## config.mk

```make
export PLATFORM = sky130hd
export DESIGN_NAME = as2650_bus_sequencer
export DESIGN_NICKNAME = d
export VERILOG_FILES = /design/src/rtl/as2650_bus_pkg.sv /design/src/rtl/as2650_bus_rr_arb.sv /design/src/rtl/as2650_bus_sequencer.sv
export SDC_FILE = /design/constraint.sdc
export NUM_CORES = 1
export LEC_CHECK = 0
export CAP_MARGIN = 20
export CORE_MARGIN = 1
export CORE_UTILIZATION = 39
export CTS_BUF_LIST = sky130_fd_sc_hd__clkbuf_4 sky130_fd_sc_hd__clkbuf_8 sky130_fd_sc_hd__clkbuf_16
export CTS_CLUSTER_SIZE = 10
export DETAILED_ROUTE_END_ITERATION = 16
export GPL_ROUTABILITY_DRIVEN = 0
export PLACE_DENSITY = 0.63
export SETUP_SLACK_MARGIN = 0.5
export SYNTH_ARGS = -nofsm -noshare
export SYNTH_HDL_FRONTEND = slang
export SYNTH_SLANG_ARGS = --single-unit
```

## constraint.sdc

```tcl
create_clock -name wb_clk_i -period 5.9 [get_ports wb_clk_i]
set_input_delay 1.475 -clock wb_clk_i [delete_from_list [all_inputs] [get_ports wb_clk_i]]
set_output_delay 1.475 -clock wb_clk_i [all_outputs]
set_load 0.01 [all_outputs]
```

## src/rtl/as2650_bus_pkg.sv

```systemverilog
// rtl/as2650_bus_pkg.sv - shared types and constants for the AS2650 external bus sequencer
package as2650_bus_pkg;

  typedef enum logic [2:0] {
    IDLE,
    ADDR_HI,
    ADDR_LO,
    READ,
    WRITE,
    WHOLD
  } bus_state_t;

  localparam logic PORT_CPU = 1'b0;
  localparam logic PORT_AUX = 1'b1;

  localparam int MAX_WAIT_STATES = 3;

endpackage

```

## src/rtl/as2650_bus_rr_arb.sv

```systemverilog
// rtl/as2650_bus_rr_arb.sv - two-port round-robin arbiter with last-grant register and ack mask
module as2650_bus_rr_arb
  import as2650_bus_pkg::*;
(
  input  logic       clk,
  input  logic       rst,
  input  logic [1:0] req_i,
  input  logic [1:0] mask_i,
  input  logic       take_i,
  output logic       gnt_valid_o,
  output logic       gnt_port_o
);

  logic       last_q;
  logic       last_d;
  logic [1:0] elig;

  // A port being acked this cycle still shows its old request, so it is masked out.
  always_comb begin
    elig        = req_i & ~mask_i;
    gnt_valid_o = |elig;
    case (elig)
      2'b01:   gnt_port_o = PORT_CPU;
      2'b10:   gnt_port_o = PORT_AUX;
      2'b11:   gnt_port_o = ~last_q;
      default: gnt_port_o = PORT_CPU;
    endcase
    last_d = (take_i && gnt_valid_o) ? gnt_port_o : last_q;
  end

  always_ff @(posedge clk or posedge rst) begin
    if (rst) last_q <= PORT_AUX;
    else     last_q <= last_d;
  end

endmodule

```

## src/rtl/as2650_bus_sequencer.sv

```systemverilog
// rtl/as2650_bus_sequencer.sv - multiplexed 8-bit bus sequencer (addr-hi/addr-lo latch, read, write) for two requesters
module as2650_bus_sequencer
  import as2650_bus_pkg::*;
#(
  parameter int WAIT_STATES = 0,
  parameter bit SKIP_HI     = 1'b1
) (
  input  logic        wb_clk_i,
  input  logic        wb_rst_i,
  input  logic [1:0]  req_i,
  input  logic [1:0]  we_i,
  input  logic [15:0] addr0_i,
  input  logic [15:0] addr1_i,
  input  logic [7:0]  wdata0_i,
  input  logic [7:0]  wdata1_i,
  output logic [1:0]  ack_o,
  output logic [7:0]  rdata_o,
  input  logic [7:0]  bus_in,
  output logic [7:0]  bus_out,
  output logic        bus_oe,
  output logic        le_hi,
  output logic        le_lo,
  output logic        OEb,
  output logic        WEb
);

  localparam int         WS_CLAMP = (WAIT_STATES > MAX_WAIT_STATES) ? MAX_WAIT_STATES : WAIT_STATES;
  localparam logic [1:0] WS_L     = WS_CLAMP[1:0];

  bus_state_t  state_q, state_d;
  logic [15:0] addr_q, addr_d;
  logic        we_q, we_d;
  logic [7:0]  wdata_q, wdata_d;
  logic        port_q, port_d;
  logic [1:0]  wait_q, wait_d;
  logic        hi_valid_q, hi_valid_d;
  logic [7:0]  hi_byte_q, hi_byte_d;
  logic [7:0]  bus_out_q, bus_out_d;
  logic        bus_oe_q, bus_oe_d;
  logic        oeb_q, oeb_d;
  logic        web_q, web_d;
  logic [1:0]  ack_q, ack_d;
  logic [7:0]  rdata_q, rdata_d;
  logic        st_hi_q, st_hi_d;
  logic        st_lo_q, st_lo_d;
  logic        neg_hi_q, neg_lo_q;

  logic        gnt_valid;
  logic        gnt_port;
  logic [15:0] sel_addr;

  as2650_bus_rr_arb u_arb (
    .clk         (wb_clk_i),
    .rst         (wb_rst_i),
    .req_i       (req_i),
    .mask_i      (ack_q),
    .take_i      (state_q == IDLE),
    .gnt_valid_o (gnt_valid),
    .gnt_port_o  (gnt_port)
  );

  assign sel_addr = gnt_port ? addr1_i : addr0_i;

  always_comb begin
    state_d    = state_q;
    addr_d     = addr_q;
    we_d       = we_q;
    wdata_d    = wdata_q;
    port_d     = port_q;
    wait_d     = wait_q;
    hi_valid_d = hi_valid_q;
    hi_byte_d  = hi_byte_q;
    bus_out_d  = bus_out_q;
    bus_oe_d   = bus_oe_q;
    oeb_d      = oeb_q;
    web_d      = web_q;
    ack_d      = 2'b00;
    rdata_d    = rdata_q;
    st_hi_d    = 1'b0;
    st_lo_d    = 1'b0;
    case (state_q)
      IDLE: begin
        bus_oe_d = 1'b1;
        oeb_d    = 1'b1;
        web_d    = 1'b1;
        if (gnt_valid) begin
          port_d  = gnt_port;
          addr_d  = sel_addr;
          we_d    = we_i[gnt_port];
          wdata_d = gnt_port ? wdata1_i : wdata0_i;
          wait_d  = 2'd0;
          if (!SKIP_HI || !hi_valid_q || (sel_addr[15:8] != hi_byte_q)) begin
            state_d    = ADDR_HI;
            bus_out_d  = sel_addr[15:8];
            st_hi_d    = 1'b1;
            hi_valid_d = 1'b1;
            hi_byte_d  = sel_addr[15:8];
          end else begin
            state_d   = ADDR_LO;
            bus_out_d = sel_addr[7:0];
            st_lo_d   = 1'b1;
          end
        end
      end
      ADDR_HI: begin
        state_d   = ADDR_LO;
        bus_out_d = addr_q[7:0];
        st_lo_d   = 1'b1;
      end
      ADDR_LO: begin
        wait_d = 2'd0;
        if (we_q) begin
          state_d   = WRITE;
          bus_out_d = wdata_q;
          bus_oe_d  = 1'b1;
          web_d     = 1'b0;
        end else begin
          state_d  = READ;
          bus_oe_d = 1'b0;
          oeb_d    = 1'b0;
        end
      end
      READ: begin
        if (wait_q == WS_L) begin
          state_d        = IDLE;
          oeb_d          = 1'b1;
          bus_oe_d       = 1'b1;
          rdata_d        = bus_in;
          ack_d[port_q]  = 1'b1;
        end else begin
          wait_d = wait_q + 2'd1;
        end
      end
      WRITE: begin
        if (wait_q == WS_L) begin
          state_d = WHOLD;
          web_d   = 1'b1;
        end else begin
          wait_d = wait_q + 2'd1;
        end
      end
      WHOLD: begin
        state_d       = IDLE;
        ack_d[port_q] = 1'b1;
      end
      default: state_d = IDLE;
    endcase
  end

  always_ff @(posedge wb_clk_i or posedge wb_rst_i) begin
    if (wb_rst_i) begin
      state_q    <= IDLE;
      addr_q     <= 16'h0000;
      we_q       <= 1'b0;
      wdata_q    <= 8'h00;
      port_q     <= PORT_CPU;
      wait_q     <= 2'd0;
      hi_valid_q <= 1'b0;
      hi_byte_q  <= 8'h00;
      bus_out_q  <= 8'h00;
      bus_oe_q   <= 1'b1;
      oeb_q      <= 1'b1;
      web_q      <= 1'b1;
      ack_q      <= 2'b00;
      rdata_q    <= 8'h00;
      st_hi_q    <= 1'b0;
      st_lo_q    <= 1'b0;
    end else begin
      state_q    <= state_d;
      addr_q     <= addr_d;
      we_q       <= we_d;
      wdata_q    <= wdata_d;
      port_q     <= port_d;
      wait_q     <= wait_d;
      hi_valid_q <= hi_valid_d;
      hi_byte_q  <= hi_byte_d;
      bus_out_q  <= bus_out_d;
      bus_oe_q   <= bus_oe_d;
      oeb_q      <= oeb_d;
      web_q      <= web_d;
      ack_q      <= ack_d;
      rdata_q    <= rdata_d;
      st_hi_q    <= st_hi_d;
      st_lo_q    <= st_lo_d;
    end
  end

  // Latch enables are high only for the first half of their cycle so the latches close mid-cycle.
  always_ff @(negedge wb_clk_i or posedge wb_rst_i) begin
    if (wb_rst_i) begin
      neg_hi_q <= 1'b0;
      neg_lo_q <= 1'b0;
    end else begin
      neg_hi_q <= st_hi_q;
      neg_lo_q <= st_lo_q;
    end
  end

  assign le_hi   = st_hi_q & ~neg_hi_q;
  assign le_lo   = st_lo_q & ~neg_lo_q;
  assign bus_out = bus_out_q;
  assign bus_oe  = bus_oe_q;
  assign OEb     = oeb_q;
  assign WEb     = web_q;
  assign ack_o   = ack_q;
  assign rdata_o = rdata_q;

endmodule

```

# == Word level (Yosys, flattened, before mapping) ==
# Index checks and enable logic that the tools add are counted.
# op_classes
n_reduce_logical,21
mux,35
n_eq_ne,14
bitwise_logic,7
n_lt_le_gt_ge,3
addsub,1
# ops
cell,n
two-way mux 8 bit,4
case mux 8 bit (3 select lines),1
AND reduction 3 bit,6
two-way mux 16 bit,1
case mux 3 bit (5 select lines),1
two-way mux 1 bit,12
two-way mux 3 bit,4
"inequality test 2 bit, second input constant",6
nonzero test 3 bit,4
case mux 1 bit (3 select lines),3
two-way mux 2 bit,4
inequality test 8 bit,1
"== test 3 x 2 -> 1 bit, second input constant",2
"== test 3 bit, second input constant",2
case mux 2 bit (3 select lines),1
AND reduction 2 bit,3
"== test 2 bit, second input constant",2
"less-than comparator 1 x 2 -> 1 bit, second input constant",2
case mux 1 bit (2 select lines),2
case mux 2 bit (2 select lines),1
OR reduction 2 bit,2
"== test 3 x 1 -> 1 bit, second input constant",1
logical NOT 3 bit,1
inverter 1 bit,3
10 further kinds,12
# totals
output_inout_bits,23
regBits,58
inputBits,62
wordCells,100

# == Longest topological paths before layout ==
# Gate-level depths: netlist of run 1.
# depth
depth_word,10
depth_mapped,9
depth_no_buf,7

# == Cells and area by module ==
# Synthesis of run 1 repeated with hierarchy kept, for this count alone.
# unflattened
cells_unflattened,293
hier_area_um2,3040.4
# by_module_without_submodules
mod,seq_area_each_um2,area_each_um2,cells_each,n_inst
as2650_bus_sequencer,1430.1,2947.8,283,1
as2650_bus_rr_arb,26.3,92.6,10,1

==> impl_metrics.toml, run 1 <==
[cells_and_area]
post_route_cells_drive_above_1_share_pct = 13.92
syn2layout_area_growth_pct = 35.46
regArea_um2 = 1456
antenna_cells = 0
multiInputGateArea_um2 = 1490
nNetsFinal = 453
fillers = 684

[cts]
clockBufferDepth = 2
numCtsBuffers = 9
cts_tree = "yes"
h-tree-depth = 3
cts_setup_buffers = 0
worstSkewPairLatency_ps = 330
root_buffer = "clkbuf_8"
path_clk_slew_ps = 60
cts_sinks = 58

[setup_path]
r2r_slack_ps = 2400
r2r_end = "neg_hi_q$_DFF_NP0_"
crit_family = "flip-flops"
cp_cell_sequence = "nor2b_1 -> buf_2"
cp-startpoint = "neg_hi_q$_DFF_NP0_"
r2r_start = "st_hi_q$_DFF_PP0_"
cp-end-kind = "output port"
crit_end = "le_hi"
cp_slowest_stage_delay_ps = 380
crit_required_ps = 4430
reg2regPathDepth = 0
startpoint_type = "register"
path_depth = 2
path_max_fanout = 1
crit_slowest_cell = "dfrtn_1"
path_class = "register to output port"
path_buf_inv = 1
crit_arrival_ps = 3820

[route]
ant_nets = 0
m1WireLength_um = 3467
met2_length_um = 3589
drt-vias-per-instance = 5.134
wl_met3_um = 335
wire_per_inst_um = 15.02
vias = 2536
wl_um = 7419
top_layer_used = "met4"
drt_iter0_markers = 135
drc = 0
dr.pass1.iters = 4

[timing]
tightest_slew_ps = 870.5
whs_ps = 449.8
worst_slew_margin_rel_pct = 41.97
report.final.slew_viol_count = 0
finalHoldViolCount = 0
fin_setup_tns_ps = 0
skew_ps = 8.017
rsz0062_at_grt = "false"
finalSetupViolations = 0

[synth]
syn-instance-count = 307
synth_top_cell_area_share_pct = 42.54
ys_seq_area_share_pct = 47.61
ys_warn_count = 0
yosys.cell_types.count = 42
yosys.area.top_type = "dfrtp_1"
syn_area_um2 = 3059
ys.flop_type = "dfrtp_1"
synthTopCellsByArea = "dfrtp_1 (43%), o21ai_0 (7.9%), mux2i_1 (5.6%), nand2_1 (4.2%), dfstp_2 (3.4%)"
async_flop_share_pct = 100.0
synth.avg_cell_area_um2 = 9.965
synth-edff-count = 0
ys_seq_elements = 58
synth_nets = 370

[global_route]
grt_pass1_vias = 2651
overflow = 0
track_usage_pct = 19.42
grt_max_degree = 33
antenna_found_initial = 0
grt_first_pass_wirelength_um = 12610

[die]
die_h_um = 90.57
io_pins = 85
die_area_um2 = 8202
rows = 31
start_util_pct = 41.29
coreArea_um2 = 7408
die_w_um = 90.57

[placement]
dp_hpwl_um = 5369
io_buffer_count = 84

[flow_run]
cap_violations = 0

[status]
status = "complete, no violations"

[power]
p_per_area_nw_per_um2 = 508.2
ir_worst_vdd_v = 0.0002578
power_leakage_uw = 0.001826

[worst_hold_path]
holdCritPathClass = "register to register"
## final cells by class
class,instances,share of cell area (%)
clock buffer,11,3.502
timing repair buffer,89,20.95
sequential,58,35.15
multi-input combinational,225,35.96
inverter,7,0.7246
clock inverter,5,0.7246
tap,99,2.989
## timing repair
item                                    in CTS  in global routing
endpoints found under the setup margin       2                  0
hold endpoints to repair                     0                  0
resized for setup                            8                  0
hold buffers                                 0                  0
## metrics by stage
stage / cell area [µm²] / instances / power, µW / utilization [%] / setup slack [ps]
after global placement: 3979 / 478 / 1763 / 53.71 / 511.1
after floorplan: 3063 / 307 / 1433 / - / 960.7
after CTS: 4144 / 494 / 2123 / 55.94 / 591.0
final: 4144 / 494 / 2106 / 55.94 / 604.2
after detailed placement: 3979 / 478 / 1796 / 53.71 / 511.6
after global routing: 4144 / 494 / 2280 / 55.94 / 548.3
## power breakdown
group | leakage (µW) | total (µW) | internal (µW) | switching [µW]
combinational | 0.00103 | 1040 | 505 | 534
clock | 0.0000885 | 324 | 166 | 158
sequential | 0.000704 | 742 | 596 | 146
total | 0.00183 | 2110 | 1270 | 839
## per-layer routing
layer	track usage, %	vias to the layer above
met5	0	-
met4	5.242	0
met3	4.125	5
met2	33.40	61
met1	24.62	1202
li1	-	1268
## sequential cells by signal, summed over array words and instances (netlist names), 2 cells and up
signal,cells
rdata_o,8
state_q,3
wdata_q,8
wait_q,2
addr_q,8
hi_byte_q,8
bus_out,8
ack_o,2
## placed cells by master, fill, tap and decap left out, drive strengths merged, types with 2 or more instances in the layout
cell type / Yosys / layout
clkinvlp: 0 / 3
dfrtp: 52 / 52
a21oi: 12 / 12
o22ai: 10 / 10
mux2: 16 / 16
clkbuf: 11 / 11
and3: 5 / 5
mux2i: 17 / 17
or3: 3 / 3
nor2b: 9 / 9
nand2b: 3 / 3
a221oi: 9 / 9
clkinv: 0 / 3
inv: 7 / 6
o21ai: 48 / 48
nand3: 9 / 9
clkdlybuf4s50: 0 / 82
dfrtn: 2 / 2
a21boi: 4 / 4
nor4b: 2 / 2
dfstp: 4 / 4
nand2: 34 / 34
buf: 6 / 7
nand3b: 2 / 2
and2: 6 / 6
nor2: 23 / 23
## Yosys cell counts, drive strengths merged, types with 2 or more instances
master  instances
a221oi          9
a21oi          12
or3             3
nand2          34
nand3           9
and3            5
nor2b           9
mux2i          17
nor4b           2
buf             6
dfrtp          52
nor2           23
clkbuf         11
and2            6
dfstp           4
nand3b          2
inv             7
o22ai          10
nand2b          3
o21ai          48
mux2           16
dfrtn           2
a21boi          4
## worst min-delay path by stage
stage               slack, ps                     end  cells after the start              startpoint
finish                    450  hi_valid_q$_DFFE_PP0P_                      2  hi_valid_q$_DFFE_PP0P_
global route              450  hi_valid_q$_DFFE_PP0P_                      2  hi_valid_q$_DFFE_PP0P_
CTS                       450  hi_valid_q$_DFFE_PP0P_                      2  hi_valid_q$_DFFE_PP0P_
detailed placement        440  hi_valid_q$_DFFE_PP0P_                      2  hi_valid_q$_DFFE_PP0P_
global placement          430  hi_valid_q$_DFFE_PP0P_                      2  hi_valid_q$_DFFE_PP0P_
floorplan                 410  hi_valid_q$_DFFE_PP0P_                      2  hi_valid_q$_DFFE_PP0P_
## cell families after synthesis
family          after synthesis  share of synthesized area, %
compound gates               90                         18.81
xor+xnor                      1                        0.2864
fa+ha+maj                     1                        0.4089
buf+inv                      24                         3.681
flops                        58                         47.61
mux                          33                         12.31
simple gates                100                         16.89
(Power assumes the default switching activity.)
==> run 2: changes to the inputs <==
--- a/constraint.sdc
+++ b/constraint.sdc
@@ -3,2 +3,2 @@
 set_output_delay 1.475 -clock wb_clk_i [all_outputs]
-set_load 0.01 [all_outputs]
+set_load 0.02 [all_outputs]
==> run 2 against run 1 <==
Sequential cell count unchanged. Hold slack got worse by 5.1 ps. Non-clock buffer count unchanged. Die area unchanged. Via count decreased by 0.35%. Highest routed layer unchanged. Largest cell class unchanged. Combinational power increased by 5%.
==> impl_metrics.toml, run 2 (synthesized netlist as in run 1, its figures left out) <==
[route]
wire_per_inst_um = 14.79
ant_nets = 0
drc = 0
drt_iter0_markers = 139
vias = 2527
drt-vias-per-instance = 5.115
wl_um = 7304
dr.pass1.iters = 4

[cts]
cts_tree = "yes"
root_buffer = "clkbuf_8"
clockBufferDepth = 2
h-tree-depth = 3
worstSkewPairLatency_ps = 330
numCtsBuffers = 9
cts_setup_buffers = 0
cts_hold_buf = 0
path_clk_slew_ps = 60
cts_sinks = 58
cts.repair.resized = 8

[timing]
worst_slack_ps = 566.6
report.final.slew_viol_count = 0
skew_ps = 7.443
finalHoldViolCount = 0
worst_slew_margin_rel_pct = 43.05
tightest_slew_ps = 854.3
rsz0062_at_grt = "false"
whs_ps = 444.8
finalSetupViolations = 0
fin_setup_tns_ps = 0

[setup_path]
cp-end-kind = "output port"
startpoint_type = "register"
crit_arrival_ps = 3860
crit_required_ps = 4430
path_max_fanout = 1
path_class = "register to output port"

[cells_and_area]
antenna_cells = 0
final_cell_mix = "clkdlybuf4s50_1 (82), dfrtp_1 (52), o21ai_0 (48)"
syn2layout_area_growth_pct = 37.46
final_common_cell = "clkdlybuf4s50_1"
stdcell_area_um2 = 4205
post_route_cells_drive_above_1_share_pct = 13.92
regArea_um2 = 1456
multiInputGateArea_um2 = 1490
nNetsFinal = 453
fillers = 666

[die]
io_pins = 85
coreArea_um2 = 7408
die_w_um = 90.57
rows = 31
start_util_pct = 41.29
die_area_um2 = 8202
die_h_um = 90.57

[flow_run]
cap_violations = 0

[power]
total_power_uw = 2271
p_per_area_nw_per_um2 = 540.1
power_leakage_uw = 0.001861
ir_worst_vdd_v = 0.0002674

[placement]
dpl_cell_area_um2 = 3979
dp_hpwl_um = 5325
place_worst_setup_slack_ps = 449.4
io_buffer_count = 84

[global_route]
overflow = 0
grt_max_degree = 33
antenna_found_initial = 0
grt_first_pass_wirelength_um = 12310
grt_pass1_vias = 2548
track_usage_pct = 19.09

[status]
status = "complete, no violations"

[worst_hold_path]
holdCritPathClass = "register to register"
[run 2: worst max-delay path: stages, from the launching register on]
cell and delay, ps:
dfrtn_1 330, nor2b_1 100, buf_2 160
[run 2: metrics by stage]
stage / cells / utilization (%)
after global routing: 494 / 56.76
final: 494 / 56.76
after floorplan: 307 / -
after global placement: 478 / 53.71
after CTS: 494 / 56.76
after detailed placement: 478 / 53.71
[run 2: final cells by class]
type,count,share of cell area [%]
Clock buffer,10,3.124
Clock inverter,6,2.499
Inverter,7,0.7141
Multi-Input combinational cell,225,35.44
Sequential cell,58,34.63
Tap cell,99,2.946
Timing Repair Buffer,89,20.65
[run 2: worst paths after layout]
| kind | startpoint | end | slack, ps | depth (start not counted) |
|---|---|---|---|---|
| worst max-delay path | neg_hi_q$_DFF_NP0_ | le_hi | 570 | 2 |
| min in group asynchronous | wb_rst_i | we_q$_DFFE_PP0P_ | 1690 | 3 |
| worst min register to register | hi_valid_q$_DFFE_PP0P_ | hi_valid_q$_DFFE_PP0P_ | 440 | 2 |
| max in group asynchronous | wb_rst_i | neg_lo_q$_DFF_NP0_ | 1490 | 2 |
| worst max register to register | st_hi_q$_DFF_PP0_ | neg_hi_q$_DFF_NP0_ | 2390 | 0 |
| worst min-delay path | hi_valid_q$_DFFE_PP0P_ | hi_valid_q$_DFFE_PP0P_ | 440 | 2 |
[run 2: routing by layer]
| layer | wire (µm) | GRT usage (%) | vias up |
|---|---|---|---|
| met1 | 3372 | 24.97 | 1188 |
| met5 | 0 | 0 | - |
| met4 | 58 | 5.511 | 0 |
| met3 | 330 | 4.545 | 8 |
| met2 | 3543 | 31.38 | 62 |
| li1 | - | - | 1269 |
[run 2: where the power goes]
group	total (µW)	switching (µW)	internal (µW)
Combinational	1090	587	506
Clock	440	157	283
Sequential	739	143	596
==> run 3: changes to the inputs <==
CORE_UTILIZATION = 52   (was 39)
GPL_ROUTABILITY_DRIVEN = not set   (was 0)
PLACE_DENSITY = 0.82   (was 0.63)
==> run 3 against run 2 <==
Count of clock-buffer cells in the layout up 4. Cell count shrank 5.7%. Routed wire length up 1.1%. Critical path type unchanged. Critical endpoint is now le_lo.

******

**Exercise requirements**
Everything from the line with "n_lt_le_gt_ge,3" through the line with "OR reduction 2 bit,2" should be written out exactly as it appears above, end lines included, and nothing outside that range.

**Result of the task**
n_lt_le_gt_ge,3
addsub,1
# ops
cell,n
two-way mux 8 bit,4
case mux 8 bit (3 select lines),1
AND reduction 3 bit,6
two-way mux 16 bit,1
case mux 3 bit (5 select lines),1
two-way mux 1 bit,12
two-way mux 3 bit,4
"inequality test 2 bit, second input constant",6
nonzero test 3 bit,4
case mux 1 bit (3 select lines),3
two-way mux 2 bit,4
inequality test 8 bit,1
"== test 3 x 2 -> 1 bit, second input constant",2
"== test 3 bit, second input constant",2
case mux 2 bit (3 select lines),1
AND reduction 2 bit,3
"== test 2 bit, second input constant",2
"less-than comparator 1 x 2 -> 1 bit, second input constant",2
case mux 1 bit (2 select lines),2
case mux 2 bit (2 select lines),1
OR reduction 2 bit,2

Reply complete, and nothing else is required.